Już od pierwszych minut spotkania można było dostrzec, że Łotyszka ma dziś swój „dzień konia”. Ostapenko grała niezwykle agresywnie, podejmowała ryzyko w niemal każdym zagraniu i trafiała z imponującą skutecznością. Szybko uzyskała przewagę przełamania. Środkowa część pierwszego seta była najbardziej wyrównanym fragmentem meczu, ale Ostapenko ponownie przełamała Polkę i zamknęła partię wynikiem 6:3.
W drugiej partii przewaga Łotyszki jeszcze wzrosła. Świątek miała problemy z wygrywaniem własnych gemów serwisowych – udało jej się wygrać jedynie jeden gem, i to przy serwisie rywalki.

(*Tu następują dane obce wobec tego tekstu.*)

<file path="src/rtl/wp_pkg.sv">
// Package: shared constants for the masked watchpoint unit.
// Assumes: register port is 32 bits wide and word-addressed with 5 bits.
package wp_pkg;
    localparam int NUM_UNITS = 2;
    localparam int REG_W     = 32;
    localparam int REG_AW    = 5;

    // Per-unit field offsets (low three bits of the word offset)
    localparam logic [2:0] FLD_AVAL  = 3'd0;
    localparam logic [2:0] FLD_AMASK = 3'd1;
    localparam logic [2:0] FLD_DVAL  = 3'd2;
    localparam logic [2:0] FLD_DMASK = 3'd3;
    localparam logic [2:0] FLD_CTRL  = 3'd4;

    localparam logic [REG_AW-1:0] OFS_STAT = 5'd16;

    // Status bit positions in the control/status word
    localparam int ST_HALT  = 8;
    localparam int ST_UNIT  = 9;
    localparam int ST_KIND  = 10;
    localparam int ST_ARMED = 11;

    typedef enum logic [1:0] {
        MODE_INDEP = 2'd0,
        MODE_CHAIN = 2'd1,
        MODE_RANGE = 2'd2,
        MODE_ALT   = 2'd3
    } wp_mode_e;
endpackage

</file>
<file path="src/rtl/wp_regfile.sv">
// Module: wp_regfile
// Holds both units' value/mask/control words and the mode field, and serves
// the combinational read port (status bits come from the trigger logic).
// Assumes: ADDR_W, DATA_W <= 32 and 2*CTRL_W+2 <= 32.
module wp_regfile
    import wp_pkg::*;
#(
    parameter int ADDR_W = 32,
    parameter int DATA_W = 32,
    parameter int CTRL_W = 4
) (
    input  logic                           clk,
    input  logic                           rst_n,
    input  logic                           cfg_wr,
    input  logic [REG_AW-1:0]              cfg_waddr,
    input  logic [REG_W-1:0]               cfg_wdata,
    input  logic [REG_AW-1:0]              cfg_raddr,
    output logic [REG_W-1:0]               cfg_rdata,
    input  logic [3:0]                     status_bits,
    output logic [NUM_UNITS-1:0][ADDR_W-1:0] addr_val,
    output logic [NUM_UNITS-1:0][ADDR_W-1:0] addr_mask,
    output logic [NUM_UNITS-1:0][DATA_W-1:0] data_val,
    output logic [NUM_UNITS-1:0][DATA_W-1:0] data_mask,
    output logic [NUM_UNITS-1:0][CTRL_W-1:0] ctrl_val,
    output logic [NUM_UNITS-1:0][CTRL_W-1:0] ctrl_mask,
    output logic [NUM_UNITS-1:0]           unit_en,
    output logic [NUM_UNITS-1:0]           unit_kind,
    output logic [1:0]                     mode
);
    localparam int CW_W = 2 * CTRL_W + 2;

    logic [NUM_UNITS-1:0][CW_W-1:0] ctrl_word;

    for (genvar u = 0; u < NUM_UNITS; u++) begin : g_unit
        logic sel;
        assign sel = cfg_wr && !cfg_waddr[4] && (cfg_waddr[3] == 1'(u));

        // Store this unit's fields on a write to its word offsets
        always_ff @(posedge clk) begin
            if (!rst_n) begin
                addr_val[u]  <= '0;
                addr_mask[u] <= '0;
                data_val[u]  <= '0;
                data_mask[u] <= '0;
                ctrl_word[u] <= '0;
            end else if (sel) begin
                case (cfg_waddr[2:0])
                    FLD_AVAL:  addr_val[u]  <= cfg_wdata[ADDR_W-1:0];
                    FLD_AMASK: addr_mask[u] <= cfg_wdata[ADDR_W-1:0];
                    FLD_DVAL:  data_val[u]  <= cfg_wdata[DATA_W-1:0];
                    FLD_DMASK: data_mask[u] <= cfg_wdata[DATA_W-1:0];
                    FLD_CTRL:  ctrl_word[u] <= cfg_wdata[CW_W-1:0];
                    default: ;
                endcase
            end
        end

        assign ctrl_val[u]  = ctrl_word[u][CTRL_W-1:0];
        assign ctrl_mask[u] = ctrl_word[u][2*CTRL_W-1:CTRL_W];
        assign unit_en[u]   = ctrl_word[u][2*CTRL_W];
        assign unit_kind[u] = ctrl_word[u][2*CTRL_W+1];
    end

    // Store the combining mode on a write to the control/status word
    always_ff @(posedge clk) begin
        if (!rst_n)
            mode <= '0;
        else if (cfg_wr && cfg_waddr == OFS_STAT)
            mode <= cfg_wdata[1:0];
    end

    // Select the read word for the requested offset
    always_comb begin
        logic ru;
        ru = cfg_raddr[3];
        cfg_rdata = '0;
        if (cfg_raddr == OFS_STAT) begin
            cfg_rdata[1:0]      = mode;
            cfg_rdata[ST_HALT]  = status_bits[0];
            cfg_rdata[ST_UNIT]  = status_bits[1];
            cfg_rdata[ST_KIND]  = status_bits[2];
            cfg_rdata[ST_ARMED] = status_bits[3];
        end else if (!cfg_raddr[4]) begin
            case (cfg_raddr[2:0])
                FLD_AVAL:  cfg_rdata = REG_W'(addr_val[ru]);
                FLD_AMASK: cfg_rdata = REG_W'(addr_mask[ru]);
                FLD_DVAL:  cfg_rdata = REG_W'(data_val[ru]);
                FLD_DMASK: cfg_rdata = REG_W'(data_mask[ru]);
                FLD_CTRL:  cfg_rdata = REG_W'(ctrl_word[ru]);
                default:   cfg_rdata = '0;
            endcase
        end
    end
endmodule

</file>
<file path="src/rtl/wp_comparator.sv">
// Module: wp_comparator
// One masked comparator over address, data and control signals. cmp_hit
// ignores the enable bit (range mode uses it raw); unit_hit requires enable.
// Assumes: a mask bit of 1 removes that bit from the comparison.
module wp_comparator #(
    parameter int ADDR_W = 32,
    parameter int DATA_W = 32,
    parameter int CTRL_W = 4
) (
    input  logic              clk,
    input  logic              rst_n,
    input  logic              bus_valid,
    input  logic              bus_fetch,
    input  logic [ADDR_W-1:0] bus_addr,
    input  logic [DATA_W-1:0] bus_data,
    input  logic [CTRL_W-1:0] bus_ctrl,
    input  logic [ADDR_W-1:0] addr_val,
    input  logic [ADDR_W-1:0] addr_mask,
    input  logic [DATA_W-1:0] data_val,
    input  logic [DATA_W-1:0] data_mask,
    input  logic [CTRL_W-1:0] ctrl_val,
    input  logic [CTRL_W-1:0] ctrl_mask,
    input  logic              en,
    input  logic              kind,
    output logic              cmp_hit,
    output logic              unit_hit
);
    logic addr_ok, data_ok, ctrl_ok;

    // Per-bit masked equality on each compared field
    always_comb begin
        addr_ok = ((bus_addr ^ addr_val) & ~addr_mask) == '0;
        data_ok = ((bus_data ^ data_val) & ~data_mask) == '0;
        ctrl_ok = ((bus_ctrl ^ ctrl_val) & ~ctrl_mask) == '0;
    end

    // Qualify with access valid and access type (fetch vs data)
    assign cmp_hit  = bus_valid && (bus_fetch == kind) && addr_ok && data_ok && ctrl_ok;
    assign unit_hit = cmp_hit && en;


    kind_type_chk: assert property (@(posedge clk) disable iff (!rst_n)
        cmp_hit |-> (bus_fetch == kind));
endmodule

</file>
<file path="src/rtl/wp_trigger.sv">
// Module: wp_trigger
// Combines the two units' hits by mode, keeps the chain-armed flag and the
// registered halt request with its recorded cause.
// Assumes: hit inputs are already gated by bus_valid.
module wp_trigger
    import wp_pkg::*;
(
    input  logic       clk,
    input  logic       rst_n,
    input  logic       bus_valid,
    input  logic       cfg_wr,
    input  logic [1:0] mode,
    input  logic [1:0] unit_hit,
    input  logic       cmp1,
    input  logic [1:0] unit_kind,
    input  logic       halt_ack,
    output logic       halt_req,
    output logic       cause_unit,
    output logic       cause_kind,
    output logic       armed
);
    logic trig, trig_unit, chain_on;

    assign chain_on = (mode == MODE_CHAIN);

    // Decide whether this access triggers and which unit is blamed
    always_comb begin
        trig = 1'b0;
        trig_unit = 1'b0;
        case (mode)
            MODE_CHAIN: begin
                trig = armed && unit_hit[1];
                trig_unit = 1'b1;
            end
            MODE_RANGE: begin
                trig = unit_hit[0] && !cmp1;
                trig_unit = 1'b0;
            end
            default: begin
                trig = unit_hit[0] || unit_hit[1];
                trig_unit = !unit_hit[0];
            end
        endcase
    end

    // Chain-armed flag: set by unit 0, cleared by completion or any write
    always_ff @(posedge clk) begin
        if (!rst_n)
            armed <= 1'b0;
        else if (cfg_wr || !chain_on || trig)
            armed <= 1'b0;
        else if (unit_hit[0])
            armed <= 1'b1;
    end

    // Halt request and cause: latch on first trigger, hold until acknowledged
    always_ff @(posedge clk) begin
        if (!rst_n) begin
            halt_req   <= 1'b0;
            cause_unit <= 1'b0;
            cause_kind <= 1'b0;
        end else if (halt_ack) begin
            halt_req <= 1'b0;
        end else if (trig && !halt_req) begin
            halt_req   <= 1'b1;
            cause_unit <= trig_unit;
            cause_kind <= unit_kind[trig_unit];
        end
    end


    halt_hold_chk: assert property (@(posedge clk) disable iff (!rst_n)
        halt_req && !halt_ack |=> halt_req);

    cause_hold_chk: assert property (@(posedge clk) disable iff (!rst_n)
        halt_req && !halt_ack |=> $stable(cause_unit) && $stable(cause_kind));

    idle_quiet_chk: assert property (@(posedge clk) disable iff (!rst_n)
        !bus_valid && !halt_req |=> !halt_req);

    write_disarm_chk: assert property (@(posedge clk) disable iff (!rst_n)
        cfg_wr |=> !armed);

    chain_armed_chk: assert property (@(posedge clk) disable iff (!rst_n)
        $rose(halt_req) && $past(mode) == MODE_CHAIN |-> $past(armed) && cause_unit);

    range_cause_chk: assert property (@(posedge clk) disable iff (!rst_n)
        $rose(halt_req) && $past(mode) == MODE_RANGE |-> !$past(cmp1) && !cause_unit);
endmodule

</file>
<file path="src/rtl/masked_watch_unit.sv">
// Module: masked_watch_unit (top)
// Two masked bus comparators with independent, chained or range triggering
// and a registered halt request; configured through a word register port.
// Assumes: bus signals are sampled once per cycle when bus_valid is high.
module masked_watch_unit
    import wp_pkg::*;
#(
    parameter int ADDR_W = 32,
    parameter int DATA_W = 32,
    parameter int CTRL_W = 4
) (
    input  logic              clk,
    input  logic              rst_n,
    input  logic              cfg_wr,
    input  logic [4:0]        cfg_waddr,
    input  logic [31:0]       cfg_wdata,
    input  logic [4:0]        cfg_raddr,
    output logic [31:0]       cfg_rdata,
    input  logic              bus_valid,
    input  logic              bus_fetch,
    input  logic [ADDR_W-1:0] bus_addr,
    input  logic [DATA_W-1:0] bus_data,
    input  logic [CTRL_W-1:0] bus_ctrl,
    input  logic              halt_ack,
    output logic              halt_req
);
    logic [NUM_UNITS-1:0][ADDR_W-1:0] addr_val, addr_mask;
    logic [NUM_UNITS-1:0][DATA_W-1:0] data_val, data_mask;
    logic [NUM_UNITS-1:0][CTRL_W-1:0] ctrl_val, ctrl_mask;
    logic [NUM_UNITS-1:0] unit_en, unit_kind, cmp_hit, unit_hit;
    logic [1:0] mode;
    logic cause_unit, cause_kind, armed;

    wp_regfile #(.ADDR_W(ADDR_W), .DATA_W(DATA_W), .CTRL_W(CTRL_W)) u_regs (
        .clk(clk), .rst_n(rst_n), .cfg_wr(cfg_wr), .cfg_waddr(cfg_waddr),
        .cfg_wdata(cfg_wdata), .cfg_raddr(cfg_raddr), .cfg_rdata(cfg_rdata),
        .status_bits({armed, cause_kind, cause_unit, halt_req}),
        .addr_val(addr_val), .addr_mask(addr_mask),
        .data_val(data_val), .data_mask(data_mask),
        .ctrl_val(ctrl_val), .ctrl_mask(ctrl_mask),
        .unit_en(unit_en), .unit_kind(unit_kind), .mode(mode)
    );

    for (genvar u = 0; u < NUM_UNITS; u++) begin : g_cmp
        wp_comparator #(.ADDR_W(ADDR_W), .DATA_W(DATA_W), .CTRL_W(CTRL_W)) u_cmp (
            .clk(clk), .rst_n(rst_n),
            .bus_valid(bus_valid), .bus_fetch(bus_fetch),
            .bus_addr(bus_addr), .bus_data(bus_data), .bus_ctrl(bus_ctrl),
            .addr_val(addr_val[u]), .addr_mask(addr_mask[u]),
            .data_val(data_val[u]), .data_mask(data_mask[u]),
            .ctrl_val(ctrl_val[u]), .ctrl_mask(ctrl_mask[u]),
            .en(unit_en[u]), .kind(unit_kind[u]),
            .cmp_hit(cmp_hit[u]), .unit_hit(unit_hit[u])
        );
    end

    wp_trigger u_trig (
        .clk(clk), .rst_n(rst_n), .bus_valid(bus_valid), .cfg_wr(cfg_wr),
        .mode(mode), .unit_hit(unit_hit), .cmp1(cmp_hit[1]),
        .unit_kind(unit_kind), .halt_ack(halt_ack),
        .halt_req(halt_req), .cause_unit(cause_unit),
        .cause_kind(cause_kind), .armed(armed)
    );


    no_idle_hit_chk: assert property (@(posedge clk) disable iff (!rst_n)
        !bus_valid |-> cmp_hit == '0);
endmodule

</file>
<file path="config.mk">
export PLATFORM = sky130hd
export DESIGN_NAME = masked_watch_unit
export DESIGN_NICKNAME = d
export VERILOG_FILES = /design/src/rtl/wp_pkg.sv /design/src/rtl/wp_regfile.sv /design/src/rtl/wp_comparator.sv /design/src/rtl/wp_trigger.sv /design/src/rtl/masked_watch_unit.sv
export SDC_FILE = /design/constraint.sdc
export NUM_CORES = 1
export LEC_CHECK = 0
export ABC_AREA = 1
export BUFFER_PORTS_ARGS = -buffer_cell sky130_fd_sc_hd__buf_2
export CORE_MARGIN = 2
export CORE_UTILIZATION = 29
export DETAILED_ROUTE_END_ITERATION = 10
export SETUP_SLACK_MARGIN = 0.3
export SYNTH_ARGS = -nofsm -noshare
export SYNTH_HDL_FRONTEND = slang
export SYNTH_SLANG_ARGS = --single-unit
</file>
<file path="constraint.sdc">
create_clock -name clk -period 2.3 [get_ports clk]
set_clock_uncertainty 0.2 [all_clocks]
set_input_delay 0.115 -clock clk [delete_from_list [all_inputs] [get_ports clk]]
set_output_delay 0.115 -clock clk [all_outputs]
set_load 0.05 [all_outputs]
</file>
After elaboration in Yosys (flattened, before gate mapping). Cells that the tools add are included.

Multipliers: 0. Magnitude comparators: 2. Div/mod/pow operators: 0. Shift-type cells: 0. Add/sub/neg operators: 0. Bitwise gates (word level): 21. Reductions and logical operators: 46. Equal/unequal tests: 14. Mux-type cells: 20.

Operator list (count): two-way mux 32 bit (9); case mux 32 bit (5 select lines) (1); bitwise AND 32 bit (4); zero test 32 bit (4); NOT 32 bit (4); XOR 32 bit (4); AND reduction 2 bit (11); two-way mux 10 bit (2); two-way mux 20 bit (1); logical AND 1 bit (17); == test 3 x 2 -> 1 bit (second input constant) (4); == test 5 bit (second input constant) (2); bitwise AND 4 bit (2); zero test 4 bit (2); NOT 4 bit (2); XOR 4 bit (2); == test 3 x 1 -> 1 bit (second input constant) (2); == test 3 bit (second input constant) (2); zero test 3 bit (2); two-way mux 6 bit (1); zero test 1 bit (5); < comparator 1 x 2 -> 1 bit (second input constant) (2); two-way mux 4 bit (1); case mux 1 bit (2 select lines) (2); other kinds (8) (15).

Memory bits (writable): 0. Memories kept: 0. Bits in latches: 0. Bits in read-only memories: 0. Flip-flop bits (word level): 282. Output and inout port bits: 33.

Depth between registers and ports, before layout. Gate-level depths: netlist (run 1).

Depth in word-level cells: 11. Gate-level depth with buffers: 17. Depth with buffers taken out: 17.

Cells and area by module. Synthesis (run 1) repeated with hierarchy kept, for this count alone.

Cell total of the unflattened synthesis: 2794. Area, all modules: 16141.7 µm².

By module, submodules not included: wp_regfile (cells an instance 1995, times used 1, sequential area each 5565.3 µm², area an instance 12684.7 µm²); wp_comparator (cells an instance 378, times used 2, sequential area each 0.0 µm², area an instance 1597.8 µm²); wp_trigger (cells an instance 43, times used 1, sequential area each 80.1 µm², area an instance 261.5 µm²).

Worst setup path before layout (run 1). Ideal clock, no wire load.

Path kind: register to output. Start: reg u_trig.halt_req. End: out cfg_rdata[8]. Arrival: 1.831 ns. Buffers on the path: 0. Path slack: 0.154 ns. Required time: 1.985 ns. Cell stages (with the launch flop): 3. Path through: dfxtp_1 inv_1 o21ai_0.

Word-level cells in the longest chain between the ends: 1.

Ends and longest elaborated chain: from (decl) (RTL line wp_trigger.sv:17) `output logic halt_req,`; from (signal assigned) (RTL line wp_trigger.sv:59) `halt_req <= 1'b0;`; from (signal assigned) (RTL line wp_trigger.sv:63) `halt_req <= 1'b0;`; from (signal assigned) (RTL line wp_trigger.sv:65) `halt_req <= 1'b1;`; two-way mux 4 bit (RTL line wp_regfile.sv:77) `if (cfg_raddr == OFS_STAT) begin`; to (decl) (RTL line masked_watch_unit.sv:18) `output logic [31:0] cfg_rdata,`.

No other way between the ends.

Final worst setup path (run 1).
Start: reg u_regs.data_val[57] (netlist bit). End: reg u_trig.cause_kind.

Word-level cells in the longest chain between the ends: 10. Elaborated cells between the ends (all ways): 13. Those cells by class: mux: 1; bitwise: 2; reduce/logical: 10.

Ends and longest elaborated chain: from (decl) (RTL line wp_regfile.sv:22) `output logic [NUM_UNITS-1:0][DATA_W-1:0] data_val,`; from (signal, indexed assignment) (RTL line wp_regfile.sv:50) `FLD_DVAL: data_val[u] <= cfg_wdata[DATA_W-1:0];`; XOR 32 bit (*) (RTL line wp_comparator.sv:33) `data_ok = ((bus_data ^ data_val) & ~data_mask) == '0;`; bitwise AND 32 bit (*) (RTL line wp_comparator.sv:33); zero test 32 bit (*) (RTL line wp_comparator.sv:33); logical AND 1 bit (*) (2 in series) (RTL line wp_comparator.sv:38) `assign cmp_hit = bus_valid && (bus_fetch == kind) && addr_ok && data_ok && ctrl_ok;`; logical AND 1 bit or zero test 1 bit (tied branches) (RTL line wp_comparator.sv:39, wp_trigger.sv:36); logical OR 1 bit, or another cell as far along (RTL line wp_trigger.sv:40) `trig = unit_hit[0] || unit_hit[1];`; case mux 1 bit (2 select lines) (*) (RTL line wp_trigger.sv:30) `case (mode)`; logical AND 1 bit (*) (RTL line wp_trigger.sv:64) `end else if (trig && !halt_req) begin`; AND reduction 2 bit (no line) (*); to (signal assigned) (RTL line wp_trigger.sv:67) `cause_kind <= unit_kind[trig_unit];`; to (decl) (RTL line wp_trigger.sv:19) `output logic cause_kind,`.

Every way passes the cells marked *; elsewhere a longest branch is shown, timed or not. A chain may end at the register's enable or synchronous reset.

==> results of run 1 <==
tightest hold or removal path: stages:
cell	delay [ps]
buf_2	130
o211ai_1	110
nor3_2	50
nand2_2	120
o21bai_4	80
nand2_1	70
inv_1	50
nand3_2	60
nand2_1	40
nor2_1	80
metal layers:
metal / wire length (um) / up-vias
met3: 4663 / 165
met4: 2911 / 10
met1: 25380 / 7658
met5: 60 / -
li1: - / 7827
met2: 28880 / 678
per-stage QoR:
stage                     setup slack, ps  std cells  area, um^2
after floorplan                     198.6       2274       14840
after global placement             -115.5       3011       16590
after detailed placement           -100.7       3011       16590
after CTS                           244.8       3120       18700
after global routing                87.68       3138       19660
final                               165.9       3138       19660
cell families after synthesis:
group | share of synthesized area
AND/OR/NAND/NOR | 0.1978
flip-flops | 0.3831
buffers and inverters | 0.1318
AO/OA/AOI/OAI | 0.2850
adder cells (fa/ha/maj) | 0.001698
XOR/XNOR | 0.0005944
cell usage in the layout, fill, tap and decap left out, types with 72 or more instances in the layout:
| cell type | synthesis | routed |
|---|---|---|
| inv_1 | 336 | 282 |
| inv_2 | 35 | 86 |
| o21ai_0 | 311 | 276 |
| o21ai_1 | 63 | 83 |
| nand2_1 | 449 | 417 |
| nand3_1 | 123 | 72 |
| a21oi_1 | 292 | 286 |
| nor2_1 | 116 | 86 |
| buf_2 | 11 | 111 |
| dfxtp_1 | 282 | 237 |
area by class of cell:
cell class / instances / area, um^2 / share of cell area
Multi-Input combinational cell: 1486 / 8292 / 0.4217
Sequential cell: 282 / 5702 / 0.2900
Timing Repair Buffer: 263 / 2302 / 0.1171
Inverter: 373 / 1410 / 0.07171
Clock buffer: 52 / 1040 / 0.05288
Tap cell: 672 / 840.8 / 0.04276
Clock inverter: 8 / 72.57 / 0.003690
Antenna cell: 2 / 5.005 / 0.0002545
how the worst max path moves through the flow:
stage / endpoint / from
2_1_floorplan: cfg_rdata[16] / cfg_raddr[0]
5_1_grt: u_trig.cause_kind$_SDFFE_PN0P_ / u_regs.data_val[57]$_SDFFE_PN0P_
3_5_place_dp: u_trig.cause_kind$_SDFFE_PN0P_ / u_regs.data_val[47]$_SDFFE_PN0P_
4_1_cts: u_trig.cause_kind$_SDFFE_PN0P_ / u_regs.addr_val[3]$_SDFFE_PN0P_
3_3_place_gp: u_trig.cause_kind$_SDFFE_PN0P_ / u_regs.data_val[47]$_SDFFE_PN0P_
6_report: u_trig.cause_kind$_SDFFE_PN0P_ / u_regs.data_val[57]$_SDFFE_PN0P_
report_power, final:
group | switching (W) | internal (W) | total, W
logic | 0.00107 | 0.000545 | 0.00162
registers | 0.0000344 | 0.00495 | 0.00499
clock network | 0.00221 | 0.00323 | 0.00544
timing repair:
item	in CTS	in global routing
hold endpoints to repair	282	0
setup buffers	8	13
pin swaps	43	91
cloned	0	3
endpoints found under the setup margin	32	102
resized for setup	170	249
hold buffers	41	0
sequential cells by signal, indices dropped and copies added, names as in the netlist, 2 cells and up:
| signal | count |
|---|---|
| u_regs.addr_mask | 64 |
| u_regs.addr_val | 64 |
| u_regs.ctrl_mask | 8 |
| u_regs.ctrl_val | 8 |
| u_regs.data_mask | 64 |
| u_regs.data_val | 64 |
| u_regs.mode | 2 |
| u_regs.unit_en | 2 |
| u_regs.unit_kind | 2 |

Ostapenko zwyciężyła ostatecznie 6:3, 6:1, a całe spotkanie trwało zaledwie 70 minut. Było to już piąte zwycięstwo Ostapenko nad Świątek w ich dotychczasowych pojedynkach.
Łotyszka przerwała serię piętnastu wygranych meczów Świątek w Dosze i po dziewięciu latach ponownie awansowała do finału tego turnieju.